**src/kbest_pkg.sv**
```systemverilog
package kbest_pkg;

    // request codes
    localparam logic [2:0] REQ_PRESS   = 3'd0;
    localparam logic [2:0] REQ_RELEASE = 3'd1;
    localparam logic [2:0] REQ_TICK    = 3'd2;
    localparam logic [2:0] REQ_QUERY   = 3'd3;
    localparam logic [2:0] REQ_CLEAR   = 3'd4;

    // entry phases
    localparam logic [2:0] PH_INVALID      = 3'd0;
    localparam logic [2:0] PH_REGISTERED   = 3'd1;
    localparam logic [2:0] PH_TRIGGERED    = 3'd2;
    localparam logic [2:0] PH_PRESSED      = 3'd3;
    localparam logic [2:0] PH_UNREGISTERED = 3'd4;
    localparam logic [2:0] PH_RELEASED     = 3'd5;

    localparam int CODE_W  = 32;
    localparam int POS_W   = 16;
    localparam int DELTA_W = 17;

    // request into the entry table
    typedef struct packed {
        logic              fire;
        logic [2:0]        req;
        logic              kind;
        logic [CODE_W-1:0] code;
    } tbl_req_t;

    // answer from the entry table
    typedef struct packed {
        logic [2:0] state;
        logic       full;
    } tbl_rsp_t;

endpackage

```
**src/kbest_table.sv**
```systemverilog
module kbest_table #(
    parameter int TABLE_DEPTH = 16
) (
    input  logic                clk,
    input  logic                rst_n,
    input  kbest_pkg::tbl_req_t req,
    output kbest_pkg::tbl_rsp_t rsp
);

    logic [TABLE_DEPTH-1:0]       valid_reg;
    logic [TABLE_DEPTH-1:0]       valid_next;
    logic [TABLE_DEPTH-1:0]       kind_reg;
    logic [kbest_pkg::CODE_W-1:0] code_reg  [TABLE_DEPTH];
    logic [2:0]                   phase_reg [TABLE_DEPTH];
    logic [2:0]                   phase_next[TABLE_DEPTH];
    logic [TABLE_DEPTH-1:0]       load;
    logic [TABLE_DEPTH-1:0]       hit;
    logic [TABLE_DEPTH-1:0]       free_vec;
    logic [TABLE_DEPTH-1:0]       free_low;
    logic                         any_hit;
    logic                         any_free;
    logic [2:0]                   hit_phase;

    // parallel match against every valid entry, at most one can hit
    always_comb
    begin
        hit_phase = kbest_pkg::PH_INVALID;
        for (int i = 0; i < TABLE_DEPTH; i++)
        begin
            hit[i]    = valid_reg[i] && (kind_reg[i] == req.kind) && (code_reg[i] == req.code);
            hit_phase = hit_phase | ({3{hit[i]}} & phase_reg[i]);
        end
    end

    assign any_hit  = |hit;

    // lowest free slot as a one-hot vector
    assign free_vec = ~valid_reg;
    assign free_low = free_vec & (~free_vec + {{(TABLE_DEPTH-1){1'b0}}, 1'b1});
    assign any_free = |free_vec;

    // response for the current beat
    always_comb
    begin
        rsp.state = kbest_pkg::PH_INVALID;
        rsp.full  = 1'b0;
        case (req.req)
            kbest_pkg::REQ_PRESS:
            begin
                if (any_hit)
                    rsp.state = hit_phase;
                else if (any_free)
                    rsp.state = kbest_pkg::PH_REGISTERED;
                else
                    rsp.full = 1'b1;
            end
            kbest_pkg::REQ_RELEASE:
            begin
                if (any_hit)
                    rsp.state = kbest_pkg::PH_UNREGISTERED;
            end
            kbest_pkg::REQ_QUERY:
            begin
                if (any_hit)
                    rsp.state = hit_phase;
            end
            default:
            begin
            end
        endcase
    end

    // per-entry next state
    always_comb
    begin
        for (int i = 0; i < TABLE_DEPTH; i++)
        begin
            valid_next[i] = valid_reg[i];
            phase_next[i] = phase_reg[i];
            load[i]       = 1'b0;
            if (req.fire)
            begin
                case (req.req)
                    kbest_pkg::REQ_PRESS:
                    begin
                        if (!any_hit && free_low[i])
                        begin
                            valid_next[i] = 1'b1;
                            phase_next[i] = kbest_pkg::PH_REGISTERED;
                            load[i]       = 1'b1;
                        end
                    end
                    kbest_pkg::REQ_RELEASE:
                    begin
                        if (hit[i])
                            phase_next[i] = kbest_pkg::PH_UNREGISTERED;
                    end
                    kbest_pkg::REQ_TICK:
                    begin
                        if (valid_reg[i])
                        begin
                            case (phase_reg[i])
                                kbest_pkg::PH_RELEASED:     valid_next[i] = 1'b0;
                                kbest_pkg::PH_REGISTERED:   phase_next[i] = kbest_pkg::PH_TRIGGERED;
                                kbest_pkg::PH_TRIGGERED:    phase_next[i] = kbest_pkg::PH_PRESSED;
                                kbest_pkg::PH_UNREGISTERED: phase_next[i] = kbest_pkg::PH_RELEASED;
                                default:
                                begin
                                end
                            endcase
                        end
                    end
                    kbest_pkg::REQ_CLEAR:
                    begin
                        valid_next[i] = 1'b0;
                    end
                    default:
                    begin
                    end
                endcase
            end
        end
    end

    // valid bits
    always_ff @(posedge clk or negedge rst_n)
    begin
        if (!rst_n)
            valid_reg <= '0;
        else
            valid_reg <= valid_next;
    end

    // entry payload, only read while valid
    always_ff @(posedge clk)
    begin
        for (int i = 0; i < TABLE_DEPTH; i++)
        begin
            phase_reg[i] <= phase_next[i];
            if (load[i])
            begin
                kind_reg[i] <= req.kind;
                code_reg[i] <= req.code;
            end
        end
    end

endmodule

```
**src/kbest_cursor.sv**
```systemverilog
module kbest_cursor (
    input  logic                                clk,
    input  logic                                rst_n,
    input  logic                                tick,
    input  logic signed [kbest_pkg::POS_W-1:0]  cursor_x,
    input  logic signed [kbest_pkg::POS_W-1:0]  cursor_y,
    output logic signed [kbest_pkg::DELTA_W-1:0] delta_x_next,
    output logic signed [kbest_pkg::DELTA_W-1:0] delta_y_next
);

    logic signed [kbest_pkg::POS_W-1:0]   now_x_reg;
    logic signed [kbest_pkg::POS_W-1:0]   now_y_reg;
    logic signed [kbest_pkg::DELTA_W-1:0] dx_reg;
    logic signed [kbest_pkg::DELTA_W-1:0] dy_reg;
    logic signed [kbest_pkg::DELTA_W-1:0] dx_calc;
    logic signed [kbest_pkg::DELTA_W-1:0] dy_calc;

    // sign-extended difference against the previous sample
    assign dx_calc = {cursor_x[kbest_pkg::POS_W-1], cursor_x}
                   - {now_x_reg[kbest_pkg::POS_W-1], now_x_reg};
    assign dy_calc = {cursor_y[kbest_pkg::POS_W-1], cursor_y}
                   - {now_y_reg[kbest_pkg::POS_W-1], now_y_reg};

    assign delta_x_next = tick ? dx_calc : dx_reg;
    assign delta_y_next = tick ? dy_calc : dy_reg;

    // cursor sample and latest delta
    always_ff @(posedge clk or negedge rst_n)
    begin
        if (!rst_n)
        begin
            now_x_reg <= '0;
            now_y_reg <= '0;
            dx_reg    <= '0;
            dy_reg    <= '0;
        end
        else if (tick)
        begin
            now_x_reg <= cursor_x;
            now_y_reg <= cursor_y;
            dx_reg    <= dx_calc;
            dy_reg    <= dy_calc;
        end
    end

endmodule

```
**src/key_button_edge_state_table_unit.sv**
```systemverilog
// Key and mouse-button edge state table.
// Input channel (in_valid/in_ready) carries one request per beat: press,
// release, tick, query or clear, with kind bit, code and cursor position.
// Output channel (out_valid/out_ready) returns one result beat per request:
// the entry's phase, the latest cursor delta and the press-dropped flag.
// A request goes through the input register, then the table lookup and
// update into the result register. Throughput is one request per cycle
// while the receiver does not stall; the entry table is a row of registers
// with parallel compares, so every request finishes in one pass.
// When the receiver stalls, one more request is taken into the input
// register while the result waits, then in_ready drops until the result
// beat is taken.
// Reset empties the table, zeroes the cursor sample and the delta, and
// clears both valid flags; no clearing pass is needed.
module key_button_edge_state_table_unit #(
    parameter int TABLE_DEPTH = 16
) (
    input  logic                clk,
    input  logic                rst_n,
    input  logic                in_valid,
    output logic                in_ready,
    input  logic [2:0]          req_type,
    input  logic                is_button,
    input  logic [31:0]         input_code,
    input  logic signed [15:0]  cursor_x,
    input  logic signed [15:0]  cursor_y,
    output logic                out_valid,
    input  logic                out_ready,
    output logic [2:0]          entry_state,
    output logic signed [16:0]  delta_x,
    output logic signed [16:0]  delta_y,
    output logic                table_full
);

    logic                                  s1_valid_reg;
    logic [2:0]                            req_reg;
    logic                                  kind_reg;
    logic [kbest_pkg::CODE_W-1:0]          code_reg;
    logic signed [kbest_pkg::POS_W-1:0]    cx_reg;
    logic signed [kbest_pkg::POS_W-1:0]    cy_reg;
    logic                                  out_valid_reg;
    logic [2:0]                            state_reg;
    logic signed [kbest_pkg::DELTA_W-1:0]  dx_reg;
    logic signed [kbest_pkg::DELTA_W-1:0]  dy_reg;
    logic                                  full_reg;
    logic                                  s1_advance;
    logic                                  in_take;
    kbest_pkg::tbl_req_t                   tbl_req;
    kbest_pkg::tbl_rsp_t                   tbl_rsp;
    logic signed [kbest_pkg::DELTA_W-1:0]  dx_next;
    logic signed [kbest_pkg::DELTA_W-1:0]  dy_next;

    // handshake between the two register stages
    assign s1_advance = s1_valid_reg && (!out_valid_reg || out_ready);
    assign in_ready   = !s1_valid_reg || s1_advance;
    assign in_take    = in_valid && in_ready;

    // input register control
    always_ff @(posedge clk or negedge rst_n)
    begin
        if (!rst_n)
            s1_valid_reg <= 1'b0;
        else if (in_take)
            s1_valid_reg <= 1'b1;
        else if (s1_advance)
            s1_valid_reg <= 1'b0;
    end

    // input register payload
    always_ff @(posedge clk)
    begin
        if (in_take)
        begin
            req_reg  <= req_type;
            kind_reg <= is_button;
            code_reg <= input_code;
            cx_reg   <= cursor_x;
            cy_reg   <= cursor_y;
        end
    end

    // entry table
    assign tbl_req.fire = s1_advance;
    assign tbl_req.req  = req_reg;
    assign tbl_req.kind = kind_reg;
    assign tbl_req.code = code_reg;

    kbest_table #(
        .TABLE_DEPTH (TABLE_DEPTH)
    ) u_table (
        .clk   (clk),
        .rst_n (rst_n),
        .req   (tbl_req),
        .rsp   (tbl_rsp)
    );

    // cursor sample and delta
    kbest_cursor u_cursor (
        .clk          (clk),
        .rst_n        (rst_n),
        .tick         (s1_advance && (req_reg == kbest_pkg::REQ_TICK)),
        .cursor_x     (cx_reg),
        .cursor_y     (cy_reg),
        .delta_x_next (dx_next),
        .delta_y_next (dy_next)
    );

    // result register control
    always_ff @(posedge clk or negedge rst_n)
    begin
        if (!rst_n)
            out_valid_reg <= 1'b0;
        else if (s1_advance)
            out_valid_reg <= 1'b1;
        else if (out_ready)
            out_valid_reg <= 1'b0;
    end

    // result register payload
    always_ff @(posedge clk)
    begin
        if (s1_advance)
        begin
            state_reg <= tbl_rsp.state;
            full_reg  <= tbl_rsp.full;
            dx_reg    <= dx_next;
            dy_reg    <= dy_next;
        end
    end

    assign out_valid   = out_valid_reg;
    assign entry_state = state_reg;
    assign delta_x     = dx_reg;
    assign delta_y     = dy_reg;
    assign table_full  = full_reg;

endmodule
```
**config.mk**
```make
export PLATFORM = sky130hd
export DESIGN_NAME = key_button_edge_state_table_unit
export DESIGN_NICKNAME = d
export VERILOG_FILES = /design/src/kbest_pkg.sv /design/src/kbest_table.sv /design/src/kbest_cursor.sv /design/src/key_button_edge_state_table_unit.sv
export SDC_FILE = /design/constraint.sdc
export NUM_CORES = 1
export LEC_CHECK = 0
export BUFFER_PORTS_ARGS = -buffer_cell sky130_fd_sc_hd__buf_2
export CORE_ASPECT_RATIO = 0.6
export CORE_UTILIZATION = 43
export CTS_BUF_LIST = sky130_fd_sc_hd__clkbuf_2
export DETAILED_ROUTE_END_ITERATION = 10
export REMOVE_ABC_BUFFERS = 1
export SYNTH_ARGS = -nofsm -noshare
export SYNTH_HDL_FRONTEND = slang
export SYNTH_SLANG_ARGS = --single-unit
```
**constraint.sdc**
```tcl
create_clock -name clk -period 10.95 [get_ports clk]
set_clock_uncertainty 0.2 [all_clocks]
set_input_delay 0.5475 -clock clk [delete_from_list [all_inputs] [get_ports clk]]
set_output_delay 0.5475 -clock clk [all_outputs]
set_load 0.03 [all_outputs]
```
Word level (Yosys, flattened, before mapping):

Memory sizes are Yosys's and may differ from the RTL's.
Index checks and enable logic that the tools add are counted.

* add/subtract/negate cells: 3
* equality and inequality tests: 116
* mux-type cells: 297
* bitwise logic cells: 35
* reduce and logical (&&, ||, !) cells: 94

Operators by type and width (count)
* == test 32 bit: 16
* 2-to-1 mux 32 bit: 15
* OR reduction 32 bit: 15
* one-hot mux 3 bit (3 select lines): 33
* 2-to-1 mux 3 bit: 67
* 2-to-1 mux 1 bit: 149
* == test 3 bit (second input constant): 33
* 2-to-1 mux 4 bit: 15
* == test 3 x 2 -> 1 bit (second input constant): 18
* == test 3 x 1 -> 1 bit (second input constant): 17
* logical AND 1 bit: 51
* AND 3 bit: 16
* one-hot mux 1 bit (3 select lines): 16
* AND reduction 3 bit: 16
* bitwise OR 3 bit: 15
* 2-to-1 mux 17 bit: 2
* subtractor 16 x 16 -> 17 bit: 2
* != test 2 x 1 -> 1 bit (second input constant): 16
* inverter 16 bit: 2
* OR reduction 16 bit: 2
* OR reduction 17 bit: 1
* adder 16 x 1 -> 16 bit (second input constant): 1
* AND 16 bit: 1
* == test 1 bit: 16
* 6 further kinds: 10

* register bits after elaboration: 206
* RAM bits: 560
* logic and storage cells: 594
* memories: 2

Memory list
* u_table.code_reg: depth 16, bits a word 32, rd ports 16, clocked after memory_dff 0, wr ports 1, line kbest_table.sv:13 `logic [kbest_pkg::CODE_W-1:0] code_reg [TABLE_DEPTH];`
* u_table.phase_reg: depth 16, bits a word 3, rd ports 16, clocked after memory_dff 0, wr ports 16, line kbest_table.sv:14 `logic [2:0] phase_reg [TABLE_DEPTH];`

Depth between registers and ports, before layout:

* depth after elaboration: 27
* gate-level depth with buffers: 12
* gate-level depth less buffers: 12

By module:

A second synthesis with hierarchy kept.

* cells, all modules: 2371
* area total of the unflattened synthesis: 33843.7 µm²

Modules (own cells, without submodules)
* kbest_table: instances 1, cells an instance 1840, area an instance 26591.8 µm², seq. area each 17697.0 µm²
* kbest_cursor: instances 1, cells an instance 415, area an instance 3952.5 µm², seq. area each 1651.6 µm²
* key_button_edge_state_table_unit: instances 1, cells an instance 116, area an instance 3299.4 µm², seq. area each 3233.1 µm²

Least setup slack after synthesis:

OpenSTA, ideal clock, no wires.

* path kind: input to register
* start: in out_ready
* end: mem u_table.phase_reg[4][0] (enable)
* setup time: 0.326 ns
* arrival time: 4.954 ns
* data required time: 10.424 ns
* slack: 5.469 ns
* stages on the path: 8
* path buffers: 0
* cell sequence: nand2b_1 > nand2_1 > inv_1 > nand2_1 > a21oi_1 > o21ai_0 > nor3_1 > o21bai_1

RTL lines
* start, declared: line key_button_edge_state_table_unit.sv:28 `input logic out_ready,`
* end, declared: line kbest_table.sv:14

Worst setup path after layout:

* start: reg code_reg[30] (netlist bit)
* end: mem u_table.code_reg[0][194] (netlist bit) (enable)

* elaborated cells between the ends (all ways): 175
* those cells by class: eq/ne (16); mux (110); reduce/logical (49)

RTL lines
* start, declared: line key_button_edge_state_table_unit.sv:38 `logic [kbest_pkg::CODE_W-1:0] code_reg;`
* start signal, assigned: line key_button_edge_state_table_unit.sv:76 `code_reg <= input_code;`
* == test 32 bit: line kbest_table.sv:30 `hit[i] = valid_reg[i] && (kind_reg[i] == req.kind) && (code_reg[i] == req.code);`
* logical AND 1 bit: line kbest_table.sv:30
* OR reduction 16 bit (*): line kbest_table.sv:35 `assign any_hit = |hit;`
* logical NOT 1 bit (*): line kbest_table.sv:86 `if (!any_hit && free_low[i])`
* logical AND 1 bit (*): line kbest_table.sv:86
* 2-to-1 mux 1 bit (*): line kbest_table.sv:86
* 2-to-1 mux 1 bit (*): line kbest_table.sv:83 `case (req.req)`
* 2-to-1 mux 1 bit (*): line kbest_table.sv:81 `if (req.fire)`
* via u_table.load[6]: line kbest_table.sv:16 `logic [TABLE_DEPTH-1:0] load;`
* 2-to-1 mux 1 bit (*): line kbest_table.sv:140 `if (load[i])`
* 2-to-1 mux 1 bit (implied by the code) (*): line kbest_table.sv:143 `code_reg[i] <= req.code;`
* OR reduction 32 bit (no source line)
* 2-to-1 mux 4 bit (no source line) / 2-to-1 mux 1 bit (equally long branches) (10 in series)
* end, declared: line kbest_table.sv:13

Mark *: on every way through the listed nets, which the timed path passes. The rest lies on a longest branch.

==> summary.md <==
| Metric | Value |
|---|---|
| RSZ-0062 raised after global routing | no |
| Largest net degree at the start of global routing | 71 |
| HP Class | in2reg |
| CTS Buffer Depth | 3 |
| EDFF count, synth | 682 |
| Final net count | 2,857 |
| Initial DRC count | approximately 2,400 |
| Post-DR vias/cell | 5.32 |
| Largest register FFs | 512 |
| Cell count after synthesis | 2,358 |
| Crit Path Max Fanout | 33 |
| Die H | around 220 µm |
| Clock root cell | clkbuf_2 |
| Endpoints failing setup | 0 |
| First-pass GRT wire length | 131,000 µm |
| Overflow after GRT | 0 |
| PD cells | around 160 nW/µm² |
| Crit path launch type | flop |
| Gpl congestion | between 0.9 and 1 |
| HPWL Detailed | 49,700 µm |
| Fin. max-slew vios | 0 |
| Max Clk Rate | 0.200 GHz |
| Overall power | 6.18 mW |
| CTS sink count | ~770 |
| Crit Path Class | reg2reg |
| Sequential-to-total area share from yosys stat | 67.3% |
| Most frequent cells in the layout | edfxtp_1, xor2_1, clkbuf_2 |
| Io pins | 112 |
| Critical Path RT | 11.70 ns |
| CTS buffer count | about 170 |
| Starting Density | about 44% |
| Period Utilization, post-route | 45.6% |
| Fin Setup TNS | 0 ns |
| Resize count post-CTS | 0 |
| WP data arrival | about 5.7 ns |
| CTS tree | yes |
| H-tree depth | 4 |
| Global-route usage over all layers | between 20 and 25% |
| Worst setup EP type | flop |
| Top FF cell, synth | edfxtp_1 |
| DRT Wirelength | 87,400 µm |
| Port buffer count | 111 |
| Syn_area_per_cell | about 14 µm² |
| Max-Cap Viols | 0 |
| Yosys warns | 0 |
| Register bit total from synthesis | 766 |
| FILL cells | 6,538 |
| Core ar. | between 70,000 and 80,000 µm² |
| Post-Syn Area | approximately 34,000 µm² |
| Die area | 79,200 µm² |
| Post-synthesis async set-or-reset flop share | 11.0% |
| Post-synth cell types | 73 |
| Leakage | between 10 and 15 nW |
| Initial antenna violation count | 4 |
| Fraction of layout cells with a size suffix above 1 | about 18% |
| Vias | 20,960 |
| Worst-skew pair later-pin latency | about 1.3 ns |
| Status | finished clean |
| Drt pass-1 iters | 6 |
| Commonest non-fill, non-tap cell in the layout | edfxtp_1 |
| Final hold violations | 0 |
| CTS clk-pin slew, worst paths | 0.13 ns |
| Slew margin rel. | 29.7% |
| Die Wd | 363 µm |
| P&R area growth vs syn | 14.2% |
| # rows | 78 |
| Crit path time final | 5.00 ns |
| Detail Route Antenna Nets | 0 |
| Worst vdd ir | around 0.00009 V |
| Worst-Margin Slew | 1.05 ns |
| Drt drc | 0 |
| Drt wl/cell | between 20 and 25 µm |
| Vias in the first global route | approximately 21,000 |
where the power goes:
| group | total (mW) | switching (mW) | leakage, nW | internal (mW) |
|---|---|---|---|---|
| combinational | 0.870 | 0.564 | 5.40 | 0.307 |
| clock | 1.87 | 1.15 | 1.27 | 0.724 |
| sequential | 3.44 | 0.0690 | 7.27 | 3.37 |
| total | 6.18 | 1.78 | 13.9 | 4.40 |
repair_timing:
action,CTS,global route
setup buffers,0,0
hold buffers,145,0
endpoints found under the hold margin,227,0
setup endpoints to repair,0,0
path summary, 6_finish.rpt:
kind                                    startpoint                       end  slack, ns  cells past startpoint
max in group asynchronous                    rst_n     u_cursor.now_y_reg[1]       9.18                      5
worst min-delay path                input_code[24]              code_reg[24]       0.25                      3
worst max-delay path                  code_reg[30]  u_table.code_reg[0][194]       5.95                     10
min in group asynchronous                    rst_n     u_cursor.now_x_reg[5]       0.70                      5
worst min register to register  u_cursor.dx_reg[4]        u_cursor.dx_reg[4]       0.29                      2
worst max register to register        code_reg[30]  u_table.code_reg[0][194]       5.95                     10
metal layers:
layer / wire length (µm) / track usage (%)
met3: 6370 / 4.54
met4: 1480 / 6.46
met2: 36500 / 31.2
met1: 43000 / 34.4
met5: 0 / 0
worst max-delay path: stages (launching register included):
cell	delay, ns
edfxtp_1	0.35
buf_4	0.50
clkinv_1	0.28
o221ai_1	0.22
a2111oi_0	0.16
and3_1	0.36
nor4_1	0.35
and4_1	0.89
nand4_1	0.52
nor3_2	0.29
buf_4	0.43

········

→ The problem: Where the data above reaches the line holding "after elaboration: 206", begin printing, and stop after the line holding "with buffers: 12". Each line must be reproduced exactly, with nothing else added.

→ Solution:
* register bits after elaboration: 206
* RAM bits: 560
* logic and storage cells: 594
* memories: 2

Memory list
* u_table.code_reg: depth 16, bits a word 32, rd ports 16, clocked after memory_dff 0, wr ports 1, line kbest_table.sv:13 `logic [kbest_pkg::CODE_W-1:0] code_reg [TABLE_DEPTH];`
* u_table.phase_reg: depth 16, bits a word 3, rd ports 16, clocked after memory_dff 0, wr ports 16, line kbest_table.sv:14 `logic [2:0] phase_reg [TABLE_DEPTH];`

Depth between registers and ports, before layout:

* depth after elaboration: 27
* gate-level depth with buffers: 12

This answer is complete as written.